Epidemiological studies on canine diabetes conducted in different part of the world concluded that the disease is diagnosed mainly in Samoyed, Cairn Terrier, Tibetan Terrier, Australian Terrier, Miniature Poodle and Schnauzer, Bichon Frise, Border Collie and some of the Scandinavian breeds (table 1) [37, 44, 45]. In addition, other papers complete the list with Labrador retriever, Yorkshire terrier, Spitz, Lhasa Apso, Beagle and Dachshund. Keeshonds and probably Golden retriever are potential candidate breeds due to islet hypoplasia, the onset of diabetes being recorded in the first months of life. Popular breeds as Boxer and German shepherd seem to be resistant. Generally, canine diabetes mellitus is clinically diagnosed in dogs with 4-18 years of age, the median age at diagnosis being 7-9 years [37, 44-46].

Swedish study [37]UK study [44]North America study[45]
Australian Terrier
Swedish Lapphund
Swedish Elkhound
Border Collie
Tibetan Terrier
Cairn Terrier
Miniature Schnauzer
Bichon Frise
Miniature Poodle
Cairn Terrier

Table 1.

The breeds commonly affected by diabetes mellitus

Juvenile onset of the disease is an uncommon event and it has been recorded in dogs with less than 12 months of age [47-49]. Several studies concluded that females are prone to diabetes (more than 70% of diagnosed cases) [37]. These results are controversial with other studies which conclude that the number of females and male with diabetes is almost equal [44]. The aforementioned studies highlight that ovariohisterectomy in the first year of life seems to eradicate diabetes, the particular hormonal status of the dam being the cause of diabetes onset.

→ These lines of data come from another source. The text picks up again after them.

`config.mk`:
```
export PLATFORM = sky130hd
export DESIGN_NAME = lc3_addr_seq
export DESIGN_NICKNAME = d
export VERILOG_FILES = /design/src/rtl/lc3_addr_seq.sv
export SDC_FILE = /design/constraint.sdc
export NUM_CORES = 1
export LEC_CHECK = 0
export CORE_AREA = 2 2 52 54
export CTS_CLUSTER_DIAMETER = 50
export DETAILED_ROUTE_END_ITERATION = 10
export DIE_AREA = 0 0 54 56
export PLACE_DENSITY = 0.86
export SYNTH_ARGS = -nofsm -noshare
export SYNTH_HDL_FRONTEND = slang
export SYNTH_SLANG_ARGS = --single-unit
export TNS_END_PERCENT = 50
```
`constraint.sdc`:
```
create_clock -name i_Clk -period 3.6 [get_ports i_Clk]
set_clock_uncertainty 0.1 [all_clocks]
set_input_delay 0.54 -clock i_Clk [delete_from_list [all_inputs] [get_ports i_Clk]]
set_output_delay 0.54 -clock i_Clk [all_outputs]
set_load 0.01 [all_outputs]
```
`src/rtl/lc3_addr_seq.sv`:
```
// lc3_addr_seq: LC-3 address-phase sequencer driving address muxes, gates, loads and memory strobes
module lc3_addr_seq #(
  parameter int MEM_TIMEOUT = 255
) (
  input  logic       i_Clk,
  input  logic       i_Reset,
  input  logic       i_Start,
  input  logic [3:0] i_Opcode,
  input  logic       i_IR_11,
  input  logic       i_BEN,
  input  logic       i_MemReady,
  output logic       o_Addr1MuxControl,
  output logic [1:0] o_Addr2MuxControl,
  output logic       o_GateMARMUX,
  output logic       o_GateMDR,
  output logic       o_GateSR,
  output logic       o_LD_MAR,
  output logic       o_LD_MDR,
  output logic       o_LD_PC,
  output logic       o_LD_REG,
  output logic       o_LD_R7,
  output logic       o_LD_CC,
  output logic       o_MIO_En,
  output logic       o_MemWE,
  output logic       o_Busy,
  output logic       o_Done,
  output logic       o_Fault
);
  typedef enum logic [2:0] {IDLE, CALC, MEM_RD, INDIR, ST_MDR, MEM_WR, WB, DONE} state_t;
  localparam logic [7:0] TIMEOUT = 8'(MEM_TIMEOUT);
  state_t     state_q, state_d;
  logic [3:0] op_q, op_d;
  logic       ir11_q, ir11_d, ind_q, ind_d, fault_q, fault_d;
  logic [7:0] cnt_q, cnt_d;
  logic       is_br, is_jmp, is_jsr, is_lea, is_pcrel, is_basereg, is_ind, is_rd, is_st, timeout;
  assign is_br      = op_q == 4'b0000;
  assign is_jmp     = op_q == 4'b1100;
  assign is_jsr     = op_q == 4'b0100;
  assign is_lea     = op_q == 4'b1110;
  assign is_pcrel   = op_q == 4'b0010 || op_q == 4'b0011 || op_q == 4'b1010 || op_q == 4'b1011;
  assign is_basereg = op_q == 4'b0110 || op_q == 4'b0111;
  assign is_ind     = op_q == 4'b1010 || op_q == 4'b1011;
  assign is_rd      = op_q == 4'b0010 || op_q == 4'b0110 || is_ind;
  assign is_st      = op_q == 4'b0011 || op_q == 4'b0111;
  assign timeout    = !i_MemReady && cnt_q == TIMEOUT;
  always_ff @(posedge i_Clk) begin
    if (i_Reset) begin
      state_q <= IDLE;
      op_q    <= '0;
      ir11_q  <= 1'b0;
      ind_q   <= 1'b0;
      fault_q <= 1'b0;
      cnt_q   <= '0;
    end else begin
      state_q <= state_d;
      op_q    <= op_d;
      ir11_q  <= ir11_d;
      ind_q   <= ind_d;
      fault_q <= fault_d;
      cnt_q   <= cnt_d;
    end
  end
  always_comb begin
    state_d = state_q;
    op_d    = op_q;
    ir11_d  = ir11_q;
    ind_d   = ind_q;
    fault_d = 1'b0;
    cnt_d   = cnt_q;
    case (state_q)
      IDLE: begin
        op_d    = i_Start ? i_Opcode : op_q;
        ir11_d  = i_Start ? i_IR_11 : ir11_q;
        state_d = i_Start ? CALC : IDLE;
      end
      CALC: begin
        ind_d   = is_ind;
        cnt_d   = '0;
        state_d = is_rd ? MEM_RD : is_st ? ST_MDR : DONE;
      end
      MEM_RD: begin
        state_d = i_MemReady ? (ind_q ? INDIR : WB) : timeout ? DONE : MEM_RD;
        fault_d = timeout;
        cnt_d   = i_MemReady || timeout ? cnt_q : cnt_q + 8'd1;
      end
      INDIR: begin
        ind_d   = 1'b0;
        cnt_d   = '0;
        state_d = op_q == 4'b1010 ? MEM_RD : ST_MDR;
      end
      ST_MDR: begin
        cnt_d   = '0;
        state_d = MEM_WR;
      end
      MEM_WR: begin
        state_d = i_MemReady || timeout ? DONE : MEM_WR;
        fault_d = timeout;
        cnt_d   = i_MemReady || timeout ? cnt_q : cnt_q + 8'd1;
      end
      WB:      state_d = DONE;
      DONE:    state_d = IDLE;
      default: state_d = IDLE;
    endcase
  end
  // Outputs are forced low while reset is asserted, not just after it takes effect.
  always_comb begin
    o_Addr1MuxControl = 1'b0;
    o_Addr2MuxControl = 2'b00;
    o_GateMARMUX      = 1'b0;
    o_GateMDR         = 1'b0;
    o_GateSR          = 1'b0;
    o_LD_MAR          = 1'b0;
    o_LD_MDR          = 1'b0;
    o_LD_PC           = 1'b0;
    o_LD_REG          = 1'b0;
    o_LD_R7           = 1'b0;
    o_LD_CC           = 1'b0;
    o_MIO_En          = 1'b0;
    o_MemWE           = 1'b0;
    o_Busy            = 1'b0;
    o_Done            = 1'b0;
    o_Fault           = 1'b0;
    if (!i_Reset) begin
      o_Busy = state_q != IDLE;
      case (state_q)
        CALC: begin
          o_Addr1MuxControl = is_jmp || is_basereg || (is_jsr && !ir11_q);
          o_Addr2MuxControl = is_br || is_lea || is_pcrel ? 2'b10 :
                              is_basereg ? 2'b01 : is_jsr && ir11_q ? 2'b11 : 2'b00;
          o_GateMARMUX      = is_lea || is_pcrel || is_basereg;
          o_LD_MAR          = is_pcrel || is_basereg;
          o_LD_PC           = is_jmp || is_jsr || (is_br && i_BEN);
          o_LD_R7           = is_jsr;
          o_LD_REG          = is_lea;
          o_LD_CC           = is_lea;
        end
        MEM_RD: begin
          o_MIO_En = 1'b1;
          o_LD_MDR = 1'b1;
        end
        INDIR: begin
          o_GateMDR = 1'b1;
          o_LD_MAR  = 1'b1;
        end
        ST_MDR: begin
          o_GateSR = 1'b1;
          o_LD_MDR = 1'b1;
        end
        MEM_WR: begin
          o_MIO_En = 1'b1;
          o_MemWE  = 1'b1;
        end
        WB: begin
          o_GateMDR = 1'b1;
          o_LD_REG  = 1'b1;
          o_LD_CC   = 1'b1;
        end
        DONE: begin
          o_Done  = 1'b1;
          o_Fault = fault_q;
        end
        default: ;
      endcase
    end
  end
endmodule

```
==> summary.md <==
| Metric | Value |
|---|---|
| Worst-path clk slew | `0.10 ns` |
| Met3 usage in global routing | `0.0457` |
| CTS tree | `yes` |
| GR Util met2 | `0.352` |
| IR Drop Worst-Case VDD | `235 uV` |
| Final net count | `roughly 200` |
| Result of the run | `complete, no violations` |
| Routed vias | `about 1.3k` |
| First-pass iteration count of the detailed router | `4` |
| Endpoint arrival time on the critical path | `about 2.4 ns` |
| Setup violations, final | `0` |
| Minimum clock period | `3.08 ns` |
| Die height | `56 um` |
| Number of buffer cells added on primary ports | `26` |
| Final Routed Wirelength | `approximately 3000 um` |
| Antenna Diode Count | `0` |
| Tightest slew margin relative to the limit | `0.565` |
| Number of global-route vias before repair | `1157` |
| Post-detailed-route via-to-cell ratio | `5.95` |
| Hold Slack | `roughly 0.42 ns` |
| Setup repair after global routing missed its margin | `no` |
| Power density cells | `around 330 nW/um^2` |
| Category of cells accounting for the largest share of critical-path delay | `buffers and inverters` |
| CP dominant cell by count | `sky130_fd_sc_hd__nand2_1` |
| Boundary Pins | `27` |
| # Max-Cap Violations | `0` |
| Setup TNS | `0 ns` |
| Most Used Layer, Global Route | `met2` |
| Largest area contributor in the netlist | `sky130_fd_sc_hd__dfxtp_1` |
| GR Layer Usage met1 | `0.248` |
| Weighted congestion at the end of routability-driven global placement | `0.860` |
| Final worst-path cycle share | `0.856` |
| Residual antenna-violating net count after detailed routing | `0` |
| Inserted Clock Buffers | `3` |
| Post-cts sizing count | `0` |
| Number of design-rule violations left by the first detailed-router iteration | `39` |
| Clock root buffer | `sky130_fd_sc_hd__clkbuf_4` |
| Pin count of the biggest net entering global routing | `24` |
| Most frequent cells in the layout | `26 x sky130_fd_sc_hd__clkdlybuf4s50_1, 19 x sky130_fd_sc_hd__nor2_1, 18 x sky130_fd_sc_hd__dfxtp_1, 17 x sky130_fd_sc_hd__nand2_1, 15 x sky130_fd_sc_hd__a21oi_1` |
| Post-synth cell types | `between 40 and 50` |
| Hold/Removal Path Class | `reg -> reg` |
| Area overhead of the layout relative to synthesis | `20.5%` |
| Post-Synthesis Net Count | `around 180` |
| Final HPWL DP | `between 2000 and 2500 um` |
| Clock Path Buffers | `2` |
| Number of design rule violations left after detail routing | `0` |
| Clock Sinks | `18` |
| CP startpoint kind | `flop` |
| Dominant register cell in the synthesized netlist | `sky130_fd_sc_hd__dfxtp_1` |
| Number of enable-type register cells in the synthesized netlist | `0` |
| Area occupied by multi-input gates | `812 sq um` |
| GRT Overall Usage | `0.207` |
| Fmax | `325 MHz` |
| Max Fanout on Critical Path | `17` |
| Post-synthesis sequential area ratio | `0.281` |
| Register bit total from synthesis | `18` |
| Area fraction of the dominant cell type after synthesis | `0.281` |
| Die area | `3020 sq um` |
| Cell breakdown of the critical path | `inv_1, nand2_1, nor3_1, nand2_1, nor4_1, clkdlybuf4s50_1` |
| Number of buffers inserted for hold repair after clock tree synthesis | `0` |
| GR Overflow Total | `0` |
| Count of mapped cells out of synthesis | `170` |
| Wire length per cell after detailed routing | `13.6 um` |
| Slew of the pin with the lowest slew margin | `0.651 ns` |
| Warnings, synthesis | `0` |
| Worst-Skew Late Latency | `0.30 ns` |
| Core region area | `2430 sq um` |
| Post-Synthesis Cell Area | `1280 sq um` |
| Area occupied by registers | `360 sq um` |
| Tot Pwr | `0.000510 W` |
| Cell types occupying the most area after synthesis | `sky130_fd_sc_hd__dfxtp_1 28%, sky130_fd_sc_hd__a21oi_1 5.9%, sky130_fd_sc_hd__nor2_1 5.6%` |
| CP Buf/Inv Count | `2` |
| Initial antenna violation count | `0` |
| Leak pwr | `roughly 0.54 nW` |
| Total number of H-tree levels | `1` |
| Fill cells | `206` |
| Most common cell after layout, fill and taps aside | `sky130_fd_sc_hd__clkdlybuf4s50_1` |
| Setup repair bufs after CTS | `0` |
| Worst Path Class, Setup | `reg -> out` |
| Final slew viol count | `0` |
| Critical Path RT | `2.96 ns` |
| Avg Synthesized Cell Area | `around 7.5 sq um` |
| Capturing element type of the critical path | `primary output` |
| CP max-delay cell | `sky130_fd_sc_hd__clkdlybuf4s50_1` |
| Fraction of final layout cells sized beyond drive strength 1 | `0.0914` |
| Starting density of the core | `0.527` |
| Count of endpoints failing hold in the final timing report | `0` |
| Overall die width | `54 um` |
| Async set-or-reset flop fraction in the synthesized netlist | `0` |
| Largest stage delay on the critical path | `0.59 ns` |
| Global-route wire length before repair | `4810 um` |
| Number of rows created at floorplan | `18` |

These can also explain the high incidence of this condition in diestrous and pregnant bitches.

The etiopathogenesis of diabetes mellitus in dog remains unclear for the majority of diagnosed cases. The difficulties in framing the type of diabetes come from the possible multifactorial etiology of the condition. Unfortunately, the human system of classification of diabetes is not entirely applicable to dog. The existence of NIDDM in dog is questionable, being known that insulin must be provided sooner or later for almost all diabetic dogs. In this context, it was suggested that classification of diabetes in dog would consider the underlying pathogenesis rather than response to insulin treatment [50]. Current diagnosis and therapy consider a classification system based on underlying cause of hyperglycemia: insulin deficiency diabetes and insulin resistance diabetes (Table 2). It is noteworthy that insulin resistance diabetes will be replaced progressively by insulin deficiency diabetes due to glucotoxicity and β-cell exhaustion [50].

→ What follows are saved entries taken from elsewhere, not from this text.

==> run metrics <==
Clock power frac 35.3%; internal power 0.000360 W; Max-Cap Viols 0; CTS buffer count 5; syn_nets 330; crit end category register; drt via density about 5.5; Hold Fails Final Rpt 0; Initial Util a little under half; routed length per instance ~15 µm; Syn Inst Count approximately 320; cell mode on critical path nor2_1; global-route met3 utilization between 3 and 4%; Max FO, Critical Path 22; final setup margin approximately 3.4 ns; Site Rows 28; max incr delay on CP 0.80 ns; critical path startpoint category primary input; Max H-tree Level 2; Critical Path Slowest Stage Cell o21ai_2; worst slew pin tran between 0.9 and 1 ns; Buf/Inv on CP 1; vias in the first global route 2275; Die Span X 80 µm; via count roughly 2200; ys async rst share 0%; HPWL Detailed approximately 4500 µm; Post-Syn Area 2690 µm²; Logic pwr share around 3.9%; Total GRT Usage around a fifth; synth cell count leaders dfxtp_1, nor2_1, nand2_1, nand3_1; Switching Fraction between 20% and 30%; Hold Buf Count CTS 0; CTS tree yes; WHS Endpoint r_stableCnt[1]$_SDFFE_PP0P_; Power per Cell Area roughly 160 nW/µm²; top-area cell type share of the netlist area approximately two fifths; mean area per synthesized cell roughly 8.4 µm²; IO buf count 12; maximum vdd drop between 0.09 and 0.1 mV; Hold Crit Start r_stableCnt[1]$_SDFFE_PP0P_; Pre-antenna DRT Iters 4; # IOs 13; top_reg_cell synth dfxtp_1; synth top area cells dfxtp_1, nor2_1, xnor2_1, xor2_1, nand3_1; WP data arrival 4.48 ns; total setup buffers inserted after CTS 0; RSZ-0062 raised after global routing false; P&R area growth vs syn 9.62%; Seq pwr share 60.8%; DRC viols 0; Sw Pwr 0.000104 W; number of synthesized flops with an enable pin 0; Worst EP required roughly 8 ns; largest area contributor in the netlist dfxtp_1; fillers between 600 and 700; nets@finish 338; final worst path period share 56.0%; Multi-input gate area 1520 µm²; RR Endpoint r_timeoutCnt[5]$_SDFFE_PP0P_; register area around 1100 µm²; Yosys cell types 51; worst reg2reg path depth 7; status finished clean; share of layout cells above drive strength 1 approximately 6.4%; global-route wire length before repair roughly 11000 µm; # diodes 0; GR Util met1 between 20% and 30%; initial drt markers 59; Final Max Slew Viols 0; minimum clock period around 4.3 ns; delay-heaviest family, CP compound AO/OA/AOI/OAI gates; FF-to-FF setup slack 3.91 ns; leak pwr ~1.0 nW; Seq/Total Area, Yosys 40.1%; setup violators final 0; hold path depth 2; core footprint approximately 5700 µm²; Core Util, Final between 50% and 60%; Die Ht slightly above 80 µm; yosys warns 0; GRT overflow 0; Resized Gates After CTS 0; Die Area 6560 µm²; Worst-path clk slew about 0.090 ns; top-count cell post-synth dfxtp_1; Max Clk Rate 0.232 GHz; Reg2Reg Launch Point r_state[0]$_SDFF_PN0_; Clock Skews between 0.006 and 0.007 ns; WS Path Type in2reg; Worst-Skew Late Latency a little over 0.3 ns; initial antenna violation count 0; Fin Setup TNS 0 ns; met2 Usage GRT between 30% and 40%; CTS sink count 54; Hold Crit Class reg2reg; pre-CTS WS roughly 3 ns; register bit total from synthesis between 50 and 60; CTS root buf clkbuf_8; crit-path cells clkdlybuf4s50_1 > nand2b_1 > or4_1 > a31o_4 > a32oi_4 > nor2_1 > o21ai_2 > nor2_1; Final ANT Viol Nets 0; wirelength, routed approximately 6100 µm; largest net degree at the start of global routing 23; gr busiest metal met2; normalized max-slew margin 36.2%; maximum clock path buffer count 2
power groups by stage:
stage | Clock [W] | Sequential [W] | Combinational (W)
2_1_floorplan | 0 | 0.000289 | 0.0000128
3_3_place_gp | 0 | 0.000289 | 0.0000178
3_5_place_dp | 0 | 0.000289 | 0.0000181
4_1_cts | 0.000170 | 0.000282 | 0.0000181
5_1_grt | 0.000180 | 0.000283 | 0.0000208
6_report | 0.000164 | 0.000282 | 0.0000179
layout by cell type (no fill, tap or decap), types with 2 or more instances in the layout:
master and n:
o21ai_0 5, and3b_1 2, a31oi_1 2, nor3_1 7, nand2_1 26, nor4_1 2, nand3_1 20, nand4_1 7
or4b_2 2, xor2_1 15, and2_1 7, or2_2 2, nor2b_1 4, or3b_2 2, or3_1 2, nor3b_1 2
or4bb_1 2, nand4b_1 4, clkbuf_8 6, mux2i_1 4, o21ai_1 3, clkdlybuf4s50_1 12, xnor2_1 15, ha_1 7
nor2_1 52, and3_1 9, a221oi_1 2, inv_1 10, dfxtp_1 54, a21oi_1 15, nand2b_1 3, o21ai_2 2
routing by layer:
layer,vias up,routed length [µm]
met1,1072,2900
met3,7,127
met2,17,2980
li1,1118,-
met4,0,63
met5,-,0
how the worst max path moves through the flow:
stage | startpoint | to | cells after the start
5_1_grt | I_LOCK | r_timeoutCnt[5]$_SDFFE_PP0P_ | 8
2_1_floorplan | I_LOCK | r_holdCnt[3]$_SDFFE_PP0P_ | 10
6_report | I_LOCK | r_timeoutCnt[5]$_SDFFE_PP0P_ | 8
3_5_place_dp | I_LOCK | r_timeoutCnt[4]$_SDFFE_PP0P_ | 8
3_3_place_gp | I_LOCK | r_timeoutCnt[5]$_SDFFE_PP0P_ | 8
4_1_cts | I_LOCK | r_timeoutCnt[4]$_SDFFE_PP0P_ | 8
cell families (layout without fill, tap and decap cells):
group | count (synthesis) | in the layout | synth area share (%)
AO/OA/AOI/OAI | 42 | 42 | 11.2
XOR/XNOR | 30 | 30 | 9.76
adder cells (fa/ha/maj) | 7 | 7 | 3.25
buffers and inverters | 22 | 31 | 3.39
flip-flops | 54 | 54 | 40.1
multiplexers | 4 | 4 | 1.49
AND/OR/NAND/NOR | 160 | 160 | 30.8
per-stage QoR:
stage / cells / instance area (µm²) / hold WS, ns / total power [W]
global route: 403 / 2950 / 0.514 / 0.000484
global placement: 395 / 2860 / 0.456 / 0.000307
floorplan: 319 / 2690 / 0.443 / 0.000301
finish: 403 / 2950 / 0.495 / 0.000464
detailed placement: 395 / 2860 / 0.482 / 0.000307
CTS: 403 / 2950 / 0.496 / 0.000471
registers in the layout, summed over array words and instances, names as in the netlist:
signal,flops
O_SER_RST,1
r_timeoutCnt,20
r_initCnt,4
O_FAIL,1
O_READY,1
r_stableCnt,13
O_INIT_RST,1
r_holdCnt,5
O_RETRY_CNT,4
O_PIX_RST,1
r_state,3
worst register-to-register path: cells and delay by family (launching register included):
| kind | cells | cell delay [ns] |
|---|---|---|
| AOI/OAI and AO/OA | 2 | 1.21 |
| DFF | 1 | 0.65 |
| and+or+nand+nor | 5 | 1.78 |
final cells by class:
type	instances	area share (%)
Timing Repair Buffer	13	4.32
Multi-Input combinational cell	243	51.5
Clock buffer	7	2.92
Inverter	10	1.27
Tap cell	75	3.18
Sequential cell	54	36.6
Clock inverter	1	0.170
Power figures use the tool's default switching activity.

Insulin deficiency diabetes
(progressive destruction of β-cells, absolute insulin deficiency)
β-cell hypoplasia
Immune mediated β-cell destruction
β-cell cell loss associated with exocrine pancreatic lesions (pancreatic necrosis, pancreatitis)
Idiopathic processes
Insulin resistance diabetes
(relative insulin deficiency produced by insulin antagonists or concurrent disorders)
Diestrus/gestational diabetes
Secondary to other endocrinopathies (acromegaly, hyperadrenocorticism)
Iatrogenic (synthetic progestagens and glucocorticoids)

Table 2.

Classification system of diabetes mellitus in dog [50]

Most of the diabetic dogs present unspecific destruction of Langerhans islets. Destruction of β-cells via autoantibodies may be considered, this being characteristic for 50% of newly diagnosed dogs [51]. Comparing with IDDM in human and cattle some diabetic dog express serological reactivity to 65kDa isoform of GAD and/or insulinoma antigen 2 (IA-2) [44, 52].

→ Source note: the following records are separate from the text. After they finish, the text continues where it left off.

### config.mk
export PLATFORM = sky130hd
export DESIGN_NAME = clint_timer
export DESIGN_NICKNAME = d
export VERILOG_FILES = /design/src/rtl/clint_timer.sv
export SDC_FILE = /design/constraint.sdc
export NUM_CORES = 1
export LEC_CHECK = 0
export ABC_CLOCK_PERIOD_IN_PS = 5900
export CORE_ASPECT_RATIO = 0.6
export CORE_MARGIN = 5
export CORE_UTILIZATION = 60
export CTS_CLUSTER_DIAMETER = 40
export DETAILED_ROUTE_END_ITERATION = 10
export GPL_ROUTABILITY_DRIVEN = 0
export PLACE_DENSITY_LB_ADDON = 0.3
export SETUP_SLACK_MARGIN = 0.3
export SLEW_MARGIN = 20
export SYNTH_ARGS = -nofsm -noshare
export SYNTH_HDL_FRONTEND = slang
export SYNTH_SLANG_ARGS = --single-unit
### constraint.sdc
create_clock -name clock -period 5.9 [get_ports clock]
set_clock_uncertainty 0.2 [all_clocks]
set_input_delay 0.885 -clock clock [delete_from_list [all_inputs] [get_ports clock]]
set_output_delay 0.885 -clock clock [all_outputs]
set_load 0.01 [all_outputs]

Furthermore, there have been described some gene associations with increase susceptibility to diabetes in dog similar with human counterpart such as INF-γ, IL-10, IL-12β, IL-6, insulin, protein tyrosine phosphatase non-receptor type 22 (PTPN22), IL-4 and TNF-α, comparing with protective association between IL-4, PTPN22, IL-6, insulin, IGF2, TNFα [43]. Canine major histocompatibility complex gene known as dog leukocyte antigen (DLA) is also linked with the onset and progression of diabetes. Samoyed, Cairn Terrier and Tibetan Terrier known as prone to diabetes express DLA-DRB1*009/DQA1*001/DQB1*008 haplotype of MHC, comparing with resistant breeds [50].

Inheritance of IDDM was studied and previously mentioned in Keeshonds, the genotype being described as autosomal recessive [41, 53].

Statistical analysis on a large canine population established a significant correlation between obesity and diabetes mellitus in Shetland Sheepdog, Dachshund, and Golden Retriever [54]. Hyperinsulinemia and glucose intolerance reaches the highest values in dogs with the highest degree of obesity [55]. The same authors concluded later that obese diabetic dogs can be subdivided in two groups according to the response to glucose administration: first group with fasting hypeinsulinemia which have a good response to glucose by increasing the level of insulin secretion and a second one with decompensate status featured by fasting hyperinsulinemia and lack of response to glucose administration. The results of the same study highlight that the obese dogs from this study present lower levels of insulin comparing with obese non-diabetic dogs [56]. It was also concluded that a high-fat diet generates subsequent insulin resistance which is not followed by compensatory hyperinsulinemia and create the premises for the onset of glucose intolerance and diabetes [57]. Despite to these reports, diabetes induced by insulin resistance and hyperinsulinemia in dog seems to be a rare condition.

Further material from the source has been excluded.